E aquele beijo? Ainda podia sentir aquela energia perpassando seu corpo como se ela pertencesse somente a ele. Sentia-se mal por pensar desse jeito. Seu marido era Brade. Ah, como queria que Brade fosse como Lucas. Que fosse preocupado com ela, que a acalmasse, que lhe trouxesse chá no meio da noite, que a sustentasse nos braços quando ela se sentisse fraca. Brade não era assim, pelo contrário. Era depois que Alis caia no chão, fraca, assustada e desesperada, que ele costumava intensificar os castigos que dava a ela. Eram chutes, arranhões, puxões. Era uma vida de terror que vivia. O problema é que se habituara. Achava por fim que tinha sorte em ter Brade, pois sem ele não teria mais ninguém – a não ser é claro a Ir. Ágatha.
Agora que descobrira, através de Lucas, que um homem poderia ser forte e
ao mesmo tempo carinhoso e protetor é que percebeu o quanto sua vida fora da
mansão Trevor era miserável, não em questões financeiras, pois não ligava para
isso, mas em questões românticas.
Ainda assim, aquela vida é que era a sua e não essa de lençóis finos e
cobertores confortáveis. De homenagens chiques e chás servidos à cama durante a
madrugada. Sua vida era trabalho e sobrevivência e ela, mesmo ao trancos e barrancos,
era uma sobrevivente. E pensando assim, tomou coragem para finalmente
levantar-se, arrumar a cama e aprontar-se. Já era quase dez horas quando desceu
as escadas. Por sorte, conseguiu pegar Lucas na sala de jantar tomando o
desjejum antes que ele saísse.
- Uhm... finalmente acordando um pouco mais tarde. Deve estar melhor – falou Lucas, tentando ser cordial.
- Sim, estou. Obrigada por ter me dado chá ontem a noite. Eu dormi muito bem depois disso.
- Não há de quê! – falou Lucas, imaginando que Liz jamais tomara um gole
de chá sem alguma coisa alcoólica junto em toda a sua vida.
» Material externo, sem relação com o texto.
### src/rtl/arith_addsubi_pipe_pkg.sv
// ---------------------------------------------------------------------------
// arith_pkg : shared types and flag indices for the add/sub pipeline
// Rev 1.0
// ---------------------------------------------------------------------------
`default_nettype none

package arith_pkg;

  typedef enum logic [1:0] {
    ADD     = 2'd0,
    SUB     = 2'd1,
    ADD_SAT = 2'd2,
    SUB_SAT = 2'd3
  } arith_addsub_op_e;

  localparam int unsigned FLAG_CARRY = 0;
  localparam int unsigned FLAG_OVF   = 1;
  localparam int unsigned FLAG_ZERO  = 2;
  localparam int unsigned FLAG_W     = 3;

endpackage

`default_nettype wire

### src/rtl/arith_pipe_stage.sv
// ---------------------------------------------------------------------------
// arith_pipe_stage : single elastic valid/ready register slice
// Rev 1.0
// ---------------------------------------------------------------------------
`default_nettype none

module arith_pipe_stage #(
  parameter int W = 8
) (
  input  logic         clk,
  input  logic         rst_n,
  input  logic         in_valid,
  output logic         in_ready,
  input  logic [W-1:0] in_data,
  output logic         out_valid,
  input  logic         out_ready,
  output logic [W-1:0] out_data
);

  logic         stage_valid;
  logic [W-1:0] stage_data;

  // An empty slot accepts regardless of downstream, so bubbles collapse.
  assign in_ready  = ~stage_valid | out_ready;
  assign out_valid = stage_valid;
  assign out_data  = stage_data;

  always_ff @(posedge clk or negedge rst_n) begin
    if (!rst_n) begin
      stage_valid <= 1'b0;
      stage_data  <= '0;
    end else if (in_ready) begin
      stage_valid <= in_valid;
      if (in_valid) begin
        stage_data <= in_data;
      end
    end
  end

endmodule

`default_nettype wire

### src/rtl/arith_addsubi_pipe.sv
// ---------------------------------------------------------------------------
// arith_addsubi_pipe : elastic pipelined add/sub with optional saturation
// Rev 1.0
// ---------------------------------------------------------------------------
`default_nettype none

module arith_addsubi_pipe
  import arith_pkg::*;
#(
  parameter int WIDTH  = 32,
  parameter int STAGES = 2
) (
  input  logic             clk,
  input  logic             rst_n,
  input  logic             a_valid,
  output logic             a_ready,
  input  logic [WIDTH-1:0] a_data,
  input  logic             b_valid,
  output logic             b_ready,
  input  logic [WIDTH-1:0] b_data,
  input  logic             op_valid,
  output logic             op_ready,
  input  logic [1:0]       op_data,
  output logic             result_valid,
  input  logic             result_ready,
  output logic [WIDTH-1:0] result_data,
  output logic [2:0]       result_flags
);

  localparam int SW = WIDTH + FLAG_W;

  arith_addsub_op_e  op;
  logic              is_sub;
  logic              is_sat;
  logic [WIDTH-1:0]  b_eff;
  logic [WIDTH:0]    raw;
  logic [WIDTH-1:0]  sum;
  logic [WIDTH-1:0]  clamp;
  logic [WIDTH-1:0]  final_res;
  logic              carry;
  logic              ovf;
  logic [FLAG_W-1:0] flags;
  logic              in_ready;
  logic              fire;

  assign op = arith_addsub_op_e'(op_data);

  always_comb begin
    is_sub    = (op == SUB) || (op == SUB_SAT);
    is_sat    = (op == ADD_SAT) || (op == SUB_SAT);
    b_eff     = is_sub ? ~b_data : b_data;
    raw       = {1'b0, a_data} + {1'b0, b_eff} + {{WIDTH{1'b0}}, is_sub};
    sum       = raw[WIDTH-1:0];
    // Subtract reports borrow, which is the inverse of the adder carry-out.
    carry     = is_sub ? ~raw[WIDTH] : raw[WIDTH];
    ovf       = (a_data[WIDTH-1] == b_eff[WIDTH-1]) && (sum[WIDTH-1] != a_data[WIDTH-1]);
    clamp     = a_data[WIDTH-1] ? {1'b1, {(WIDTH-1){1'b0}}} : {1'b0, {(WIDTH-1){1'b1}}};
    final_res = (is_sat && ovf) ? clamp : sum;
    flags             = '0;
    flags[FLAG_CARRY] = carry;
    flags[FLAG_OVF]   = ovf;
    flags[FLAG_ZERO]  = (final_res == '0);
  end

  // Readies are held low while reset is asserted.
  assign in_ready = rst_n & g_stage[0].s_in_ready;
  assign fire     = a_valid & b_valid & op_valid & in_ready;
  assign a_ready  = in_ready & b_valid & op_valid;
  assign b_ready  = in_ready & a_valid & op_valid;
  assign op_ready = in_ready & a_valid & b_valid;

  for (genvar i = 0; i < STAGES; i++) begin : g_stage
    logic          s_in_valid;
    logic          s_in_ready;
    logic [SW-1:0] s_in_data;
    logic          s_out_valid;
    logic          s_out_ready;
    logic [SW-1:0] s_out_data;

    if (i == 0) begin : g_first
      assign s_in_valid = fire;
      assign s_in_data  = {final_res, flags};
    end else begin : g_chain
      assign s_in_valid = g_stage[i-1].s_out_valid;
      assign s_in_data  = g_stage[i-1].s_out_data;
    end

    if (i == STAGES - 1) begin : g_last
      assign s_out_ready = result_ready;
    end else begin : g_link
      assign s_out_ready = g_stage[i+1].s_in_ready;
    end

    arith_pipe_stage #(
      .W (SW)
    ) u_stage (
      .clk       (clk),
      .rst_n     (rst_n),
      .in_valid  (s_in_valid),
      .in_ready  (s_in_ready),
      .in_data   (s_in_data),
      .out_valid (s_out_valid),
      .out_ready (s_out_ready),
      .out_data  (s_out_data)
    );
  end

  assign result_valid = g_stage[STAGES-1].s_out_valid;
  assign result_data  = g_stage[STAGES-1].s_out_data[SW-1:FLAG_W];
  assign result_flags = g_stage[STAGES-1].s_out_data[FLAG_W-1:0];

endmodule

`default_nettype wire

### config.mk
export PLATFORM = sky130hd
export DESIGN_NAME = arith_addsubi_pipe
export DESIGN_NICKNAME = d
export VERILOG_FILES = /design/src/rtl/arith_addsubi_pipe_pkg.sv /design/src/rtl/arith_pipe_stage.sv /design/src/rtl/arith_addsubi_pipe.sv
export SDC_FILE = /design/constraint.sdc
export NUM_CORES = 1
export LEC_CHECK = 0
export CORE_UTILIZATION = 25
export CTS_CLUSTER_DIAMETER = 150
export DETAILED_ROUTE_END_ITERATION = 8
export DONT_BUFFER_PORTS = 1
export PLACE_DENSITY = 0.39
export SKIP_LAST_GASP = 1
export SLEW_MARGIN = 20
export SYNTH_ARGS = -nofsm -noshare
export SYNTH_HDL_FRONTEND = slang
export SYNTH_HIERARCHICAL = 1
export SYNTH_SLANG_ARGS = --single-unit
### constraint.sdc
create_clock -name clk -period 1.8 [get_ports clk]
set_input_delay 0.36 -clock clk [delete_from_list [all_inputs] [get_ports clk]]
set_output_delay 0.36 -clock clk [all_outputs]
set_load 0.05 [all_outputs]
### Word-level counts from Yosys, hierarchy flattened

Cells that the tools add are included.

* bits in registers: 72
* input port bits: 72
* logic and storage cells: 37

* add/subtract/negate cells: 2
* equality and inequality tests: 5
* muxes and demuxes: 4
* bitwise logic cells: 15
* reductions and logical operators: 7

Operator list (number)
* 2-to-1 mux 32 bit: 3
* adder 32 x 32 -> 33 bit: 1
* adder 33 x 1 -> 33 bit: 1
* zero test 32 bit: 1
* NOT 32 bit: 1
* AND 1 bit: 9
* == test 2 bit (second input constant): 2
* AND reduction 2 bit: 2
* NOT 1 bit: 3
* == test 2 x 1 -> 1 bit (second input constant): 1
* logical AND 1 bit: 2
* logical OR 1 bit: 2
* bitwise OR 1 bit: 2
* == test 1 bit: 1
* 2-to-1 mux 1 bit: 1
* inequality test 1 bit: 1

### Depth between registers and ports, before layout

* word-level depth: 10
* depth in mapped cells: 17
* mapped depth without buffers: 13

### Modules after synthesis

Netlist, hierarchy kept.

Modules (own cells, without submodules)
* arith_pipe_stage: times used 2, cells each 77, area each 1472.7 um^2, seq. area each 900.9 um^2
* arith_addsubi_pipe: times used 1, cells each 391, area each 2622.5 um^2, seq. area each 0.0 um^2

### Least setup slack after synthesis

OpenSTA, ideal clock, no wires.

* kind: input to register
* start: input port op_data[0]
* end: register g_stage[0].u_stage.stage_data[2]
* library setup time: 65 ps
* arrival: 3872 ps
* data required time: 1735 ps
* path slack: -2137 ps
* stages on the path: 14
* path buffers: 2
* cells stage by stage: buf_2 > buf_1 > xor2_1 > fa_1 > a21o_1 > a221oi_4 > nor3b_2 > or4b_4 > a31o_1 > a21oi_2 > xor2_1 > nand4_1 > a2111oi_2 > mux2_4

* longest elaborated chain between the ends: 10
* elaborated cells between the ends (all ways): 14

Ends and longest elaborated chain
* from (decl): RTL line arith_addsubi_pipe.sv:23 `input logic [1:0] op_data,`
* == test 2 x 1 -> 1 bit or == test 2 bit (tied branches): RTL line arith_addsubi_pipe.sv:49, arith_addsubi_pipe.sv:50
* logical OR 1 bit: RTL line arith_addsubi_pipe.sv:49 `is_sub = (op == SUB) || (op == SUB_SAT);`
* 2-to-1 mux 32 bit: RTL line arith_addsubi_pipe.sv:51 `b_eff = is_sub ? ~b_data : b_data;`
* adder 32 x 32 -> 33 bit: RTL line arith_addsubi_pipe.sv:52 `raw = {1'b0, a_data} + {1'b0, b_eff} + {{WIDTH{1'b0}}, is_sub};`
* adder 33 x 1 -> 33 bit: RTL line arith_addsubi_pipe.sv:52
* inequality test 1 bit: RTL line arith_addsubi_pipe.sv:56 `ovf = (a_data[WIDTH-1] == b_eff[WIDTH-1]) && (sum[WIDTH-1] != a_data[WIDTH-1]);`
* logical AND 1 bit: RTL line arith_addsubi_pipe.sv:56
* logical AND 1 bit: RTL line arith_addsubi_pipe.sv:58 `final_res = (is_sat && ovf) ? clamp : sum;`
* 2-to-1 mux 32 bit (*): RTL line arith_addsubi_pipe.sv:58
* zero test 32 bit (*): RTL line arith_addsubi_pipe.sv:62 `flags[FLAG_ZERO] = (final_res == '0);`
* named net flags[2]: RTL line arith_addsubi_pipe.sv:42 `logic [FLAG_W-1:0] flags;`
* to (signal assigned): RTL line arith_pipe_stage.sv:35 `stage_data <= in_data;`
* to (decl): RTL line arith_pipe_stage.sv:21 `logic [W-1:0] stage_data;`

Mark *: on every way through the listed nets, which the timed path passes. The rest lies on a longest branch.
A chain may end at the register's enable or synchronous reset.

### Worst setup path in the final report

* start: input port b_data[0]
* end: register g_stage[0].u_stage.stage_data[2]

* longest elaborated chain between the ends: 9

Ends and longest elaborated chain
* from (decl): RTL line arith_addsubi_pipe.sv:20 `input logic [WIDTH-1:0] b_data,`
* NOT 32 bit: RTL line arith_addsubi_pipe.sv:51
* 2-to-1 mux 32 bit (*): RTL line arith_addsubi_pipe.sv:51
* adder 32 x 32 -> 33 bit (*): RTL line arith_addsubi_pipe.sv:52
* adder 33 x 1 -> 33 bit (*): RTL line arith_addsubi_pipe.sv:52
* inequality test 1 bit: RTL line arith_addsubi_pipe.sv:56
* logical AND 1 bit: RTL line arith_addsubi_pipe.sv:56
* logical AND 1 bit: RTL line arith_addsubi_pipe.sv:58
* 2-to-1 mux 32 bit (*): RTL line arith_addsubi_pipe.sv:58
* zero test 32 bit (*): RTL line arith_addsubi_pipe.sv:62
* named net flags[2]: RTL line arith_addsubi_pipe.sv:42

Marks and branches as above.

==> reports/summary.txt <==
leakage - 0.003722 uW
WS Path Type - input pin to flop
Critical Path End Type - flop
Die H - 151.2 um
Die Width - 151.2 um
worst slew pin tran - 0.5302 ns
Slew Limit Fails - 0
Max-slew headroom - 64.65%
vias per inst - 4.587
Clock Tree Buf Depth - 2
Place WS - -1.833 ns
final worst setup slack - -1.379 ns
Pre-antenna DRT Iters - 4
Cells after Synth - 545
share of cells above drive strength 1 - 46.34%
final critical-path required period - 3.179 ns
GR Overflow Total - 0
fin area - 7891 um2
number of flops mapped to enable cells by yosys - 0
wire length per cell - 15.69 um
Synth top area share - 32.36%
crit-path max FO - 4
Post-Syn Area - 5568 um2
fmax - 314.6 MHz
final wirelength - 15,530 um
Mapped Nets - 650
Final Hold Viols - 72
Critical Path RT - 2.06 ns
Placed Area - 7000 um2
async set or reset register ratio after synthesis - 100.0%
post-DP HPWL - 12,710 um
DR iter-0 viols - 134
Synth area leader - dfrtp_1
fin crit share - 176.6%
Detail Route Antenna Nets - 0
# IOs - 111
CP Capture Point - g_stage[0].u_stage/out_data[2]
vias in the first global route - 4,825
CP arrival - 3.44 ns
worst min path class - input pin to async pin
TritonCTS Buffers - 9
Tot GR Track Use - 14.24%
first-pass GRT wire length - 25,440 um
Hold Slack - -0.2707 ns
Core Region - 21,820 um2
antenna cells - 0
post-synth cell types - 65
largest net degree at the start of global routing - 75
PwrDens - 1249 nW/um2
critical path startpoint category - input pin
worst vdd ir - 0.0004139 V
initial antenna violation count - 0
worst r2r src - g_stage[1].u_stage/out_valid
DIE AREA - 22,870 um2
Rows - 54
cells taking the most area after synthesis - dfrtp_1 (32%), mux2_4 (16%), ha_1 (7.2%)
Syn Area/Cell - 10.22 um2
# setup viols final - 35
register bit total from synthesis - 72
Worst Skew - 0.005243 ns
failing checks - negative hold slack, negative setup slack
IO buf count - 0
H-tree depth - 3
clock slew at reported path FFs - 0.05 ns
Reg2Reg Depth - 7
FF-to-FF End - g_stage[0].u_stage/out_data[31]
root buf cell - clkbuf_16
RSZ-0062 raised after global routing - yes
crit path from - b_data[0]
Layout Nets - 812
Initial Utilization - 25.51%
CTS tree - yes
Skew-Pair Late Insertion Delay - 0.33 ns
Area Overhead vs Synth - 41.73%
MaxCap Viol Count - 0
gpl congestion - 0.8457
status - finished, violations left
CTS sink cnt - 72
top_reg_cell synth - dfrtp_1
Seq/Total Area, Yosys - 32.36%
via count - 4,541
Syn. warnings - 6
# DRC - 0
register-to-register setup slack - 0.13 ns
==> registers in the layout, summed over array words and instances, names as in the netlist <==
| register | flops |
|---|---|
| g_stage.u_stage/out_valid | 2 |
| g_stage.u_stage/out_data | 70 |
==> layout make-up <==
class / count / area, um2
Fill cell: 2172 / 13930
Multi-Input combinational cell: 441 / 3979
Sequential cell: 72 / 1802
Timing Repair Buffer: 172 / 1433
Tap cell: 280 / 350.3
Clock buffer: 11 / 242.7
Clock inverter: 3 / 43.79
Inverter: 11 / 41.29
==> worst min path at each step <==
stage | end | slack (ns) | depth (start not counted)
floorplan | g_stage[0].u_stage/out_data[0] | 0.06 | 0
CTS | g_stage[1].u_stage/out_data[25] | -0.29 | 0
finish | g_stage[1].u_stage/out_data[0] | -0.27 | 0
detailed placement | g_stage[1].u_stage/out_valid | 0.07 | 0
global placement | g_stage[1].u_stage/out_valid | 0.07 | 0
global route | g_stage[1].u_stage/out_data[25] | -0.29 | 0
==> logic make-up after synthesis <==
| kind of cell | Yosys count | synth area share, % |
|---|---|---|
| multiplexers | 76 | 19.33 |
| AND/OR/NAND/NOR | 138 | 12.97 |
| buffers and inverters | 33 | 3.371 |
| adder cells (fa/ha/maj) | 33 | 7.551 |
| AO/OA/AOI/OAI | 135 | 15.30 |
| flip-flops | 72 | 32.36 |
| XOR/XNOR | 58 | 9.124 |
==> Yosys cell counts (7+ instances only) <==
master and number:
inv_1 11, nor3_1 9, mux2_4 60, nand3_1 9, o21ai_0 39, a21o_1 7, ha_1 32, nand2_1 49
buf_6 7, dfrtp_1 72, xor2_1 44, xnor2_1 14, nand4_1 10, nor2_1 28, mux2_2 12, a21oi_1 44
==> metrics by stage <==
step | hold WS [ns] | TNS (ns) | util, % | total power, uW | instances
2_1_floorplan | 0.06441 | -48.24 | - | 6363 | 545
3_3_place_gp | 0.06796 | -47.48 | 32.08 | 7724 | 948
3_5_place_dp | 0.06826 | -48.38 | 32.08 | 7784 | 948
4_1_cts | -0.2914 | -34.47 | 35.48 | 9899 | 984
5_1_grt | -0.2899 | -37.56 | 36.16 | 10460 | 990
6_report | -0.2707 | -33.92 | 36.16 | 9856 | 990
==> metal layers <==
metal	track usage [%]	vias up	wire, um
met5	0	-	0
met4	4.050	0	225
met3	2.199	14	655
met2	23.24	93	7400
met1	19.28	2122	7252
li1	-	2312	-
==> power by group <==
part,leakage [uW],total (uW),switching [uW],internal (uW)
clock network,0.000141,1710,612,1090
registers,0.000880,4260,1930,2340
logic,0.00270,3890,1510,2380
total,0.00372,9860,4050,5810
==> worst max-delay path: stages <==
cell       delay [ns]
mux2i_4          0.21
inv_2            0.05
fa_2             0.33
a21o_1           0.20
a221oi_4         0.35
nor3b_2          0.10
or4b_4           0.55
a31o_1           0.20
a21oi_2          0.16
xor2_2           0.18
nand4_1          0.18
a2111oi_4        0.36
mux2_4           0.20
==> cells in the final DEF (no fill, tap or decap), types with 8 or more instances in the layout <==
cell type  Yosys  final
clkbuf_16      0      9
ha_1          32     28
o21ai_1        2     12
xnor2_1       14     11
mux2_2        12     12
a21oi_1       44     31
inv_1         11     10
nand3_1        9      8
o21ai_0       39     24
xor2_1        44     40
nand4_1       10     10
mux2_4        60     60
buf_4          1    155
dfrtp_1       72     72
nand2_1       49     44
nor3_1         9      8
buf_6          7      9
a21oi_2        2     12
nor2_1        28     24
==> repair_timing <==
| item | in CTS | in global routing |
|---|---|---|
| cloned | 3 | 0 |
| buffers inserted | 19 | 6 |
| resized for setup | 71 | 22 |
| endpoints found under the setup margin | 37 | 37 |
| endpoints found under the hold margin | 72 | 72 |
| pin swaps | 15 | 21 |
No activity file was read; power rests on OpenSTA's default activity.
==> edit 1, RTL diff (same flow settings) <==
The parameter `STAGES` goes from 2 to 1.
--- a/src/rtl/arith_addsubi_pipe.sv
+++ b/src/rtl/arith_addsubi_pipe.sv
@@ -8,7 +8,7 @@
   import arith_pkg::*;
 #(
   parameter int WIDTH  = 32,
-  parameter int STAGES = 2
+  parameter int STAGES = 1
 ) (
   input  logic             clk,
   input  logic             rst_n,
Check against the original RTL: not equivalent (Yosys sat finds a counterexample within 4 cycles, from zero or initial values and one cycle with rst_n low).
==> edit 1 against the original RTL <==
The run ends with setup timing left. Sequential cell count decreased by 36. Sequential share of layout area decreased by 8.5 points. Worst hold slack improved by 0.59 ns. Wire length decreased by 15%. Clock power decreased by 49%. Total power decreased by 28%. Final cell count decreased by 15%. Cell area decreased by 20%. Non-clock buffer count decreased by 7. Worst setup slack improved by 0.034 ns. Clock skew decreased by 0.0018 ns. Combinational power decreased by 11%. Synthesized area decreased by 26%. Largest cell class unchanged. Largest power group is now combinational logic.
==> edit 1: results (changes against the original RTL) <==
[routing]
wl_met3_um = 643  ; -1.8%
via_per_inst = 4.77  ; +4.0%
wirelength_um = 13200  ; -15%
drt-met1-wl_um = 6290  ; -13%
drt-initial-drc-count = 132  ; -1.5%

[synthesis]
syn_area_um2 = 4100  ; -26%
synth.avg_cell_area_um2 = 8.75  ; -14%
synth_nets = 573  ; -12%
synthTopCellsByArea = dfrtp_1 22%, mux2_4 11%, ha_1 9.8%
synth-seq-area-share_pct = 22.0  ; -10 points

[global_route]
grt_first_pass_wirelength_um = 20600  ; -19%
use_met1_pct = 21.3  ; +2.0 points
grtUsageMet3_pct = 2.21  ; +0.015 points
gr-usage-all-layers_pct = 15.5  ; +1.3 points

[sta]
hold_violations = 0  ; -100%
finalSetupViolations = 35  ; unchanged
fin_ws_ns = -1.34  ; +0.0338 ns
fin_skew_ns = 0.00349  ; -0.00176 ns

[worst_setup_path]
reg2regPathDepth = 6  ; -1
rrSetupSlack_ns = 0.20  ; +0.07 ns
cp.arrival_ns = 3.36  ; -0.08 ns

[finish]
area_growth_pct = 53.6
fillers = 1615  ; -26%
fin_cells = 838  ; -15%
clock_buffers = 7  ; -4
clock_cell_area_share_pct = 2.43  ; -1.2 points
multiInputGateArea_um2 = 3500  ; -12%
largest_reg_flops = 35  ; -50%

[placed_design]
gp_congestion = 0.808  ; -4.4%
dp.cells = 805  ; -15%
dpl.hpwl_um = 10700  ; -16%

[clock_network]
cts_buffers = 5  ; -4
numClockSinks = 36  ; -50%

[status]
status = complete, but fails checks
failed_checks = setup timing

[pwr]
ir_drop_mv = 0.720  ; +74%

[min_path]
worstHoldPathType = in2reg

==> edit 1: cell types whose count changed after synthesis, sizes merged <==
cell	delta
dfrtp	-36
nand2b	-2
mux2	-35
buf	-3
nand2	-1
==> edit 1: logic make-up after synthesis <==
logic type | after synthesis | share of synthesized area (%)
buffers and inverters | 30 | 3.76
AOI/OAI and AO/OA | 135 | 20.8
and+or+nand+nor | 135 | 16.9
xor gates and xnor gates | 58 | 12.4
muxes | 41 | 13.9
DFF | 36 | 22.0
adders and majority gates | 33 | 10.3
==> edit 1: what timing repair did <==
action	in CTS	in global routing
setup buffers	11	11
resized for setup	83	48
pin swaps	13	24
gates cloned	4	0
endpoints found under the setup margin	35	35
endpoints found under the hold margin	36	0
hold buffers	2	0
==> edit 1: where the power goes <==
group	internal [W]	switching, W	leakage (nW)
combinational	0.00198	0.00150	2.37
clock	0.000580	0.000289	0.0760
sequential	0.00115	0.00164	0.437
==> edit 2, RTL diff (same settings) <==
Without the edit above. Make the reset (`rst_n`) synchronous in one clocked block.
--- a/src/rtl/arith_pipe_stage.sv
+++ b/src/rtl/arith_pipe_stage.sv
@@ -25,7 +25,7 @@
   assign out_valid = stage_valid;
   assign out_data  = stage_data;
 
-  always_ff @(posedge clk or negedge rst_n) begin
+  always_ff @(posedge clk) begin
     if (!rst_n) begin
       stage_valid <= 1'b0;
       stage_data  <= '0;
Function: differs if rst_n is asserted again (counterexample within 4 cycles, from zero or initial values and one cycle with rst_n low); with rst_n held inactive, the same outputs for 10 cycles.
==> edit 2 against the original RTL <==
The run ends with setup timing left. Worst setup slack lost 0.011 ns. Non-clock buffer count shrank 11. Synthesized area grew 0.27%. Cell area grew 0.16%. Sequential cell count is the same. Critical path type unchanged. Wire length grew 8.1%. Die area grew 0.26%. Total power shrank 33%. Synthesized cell count grew 29%.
Alis olhou para Lucas tentando memorizar seu rosto. Depois do café, iria para a escola novamente e então, contaria sobre a viagem para Liz e destrocaria com ela. Já era tempo e a homenagem já havia passado. O trato inicial era esse. Ficar para a tal homenagem. Mas não queria esquecer Lucas. Não sabia direito porquê, mas se não retornasse àquela casa, se Liz não quisesse apresentá-la como sua irmã à sua família, então teria que se afastar de uma vez por todas de Lucas, de Amélia, do bebê e de Dunga. Era verdade que com Dunga tivera pouco contato, mas Amélia, a mãe de Liz, o bebê Lucas e o próprio Lucas ficariam para sempre na memória dela, apenas dos poucos dias de contato.
Imaginar que talvez nunca mais fosse ver os olhos verdes de Lucas
faziam-na suspirar tristemente, como se estivesse prestes a perder algo muito
valioso.
- Você está bem, Liz? – perguntou Lucas, percebendo que a ‘falsa Liz’ suspirava desanimada, olhando para ele com admiração.
- Não é nada... só que... – Alis parou. Não poderia completar aquela frase “... só que não sou Liz, sou a irmã dela”. – não é nada...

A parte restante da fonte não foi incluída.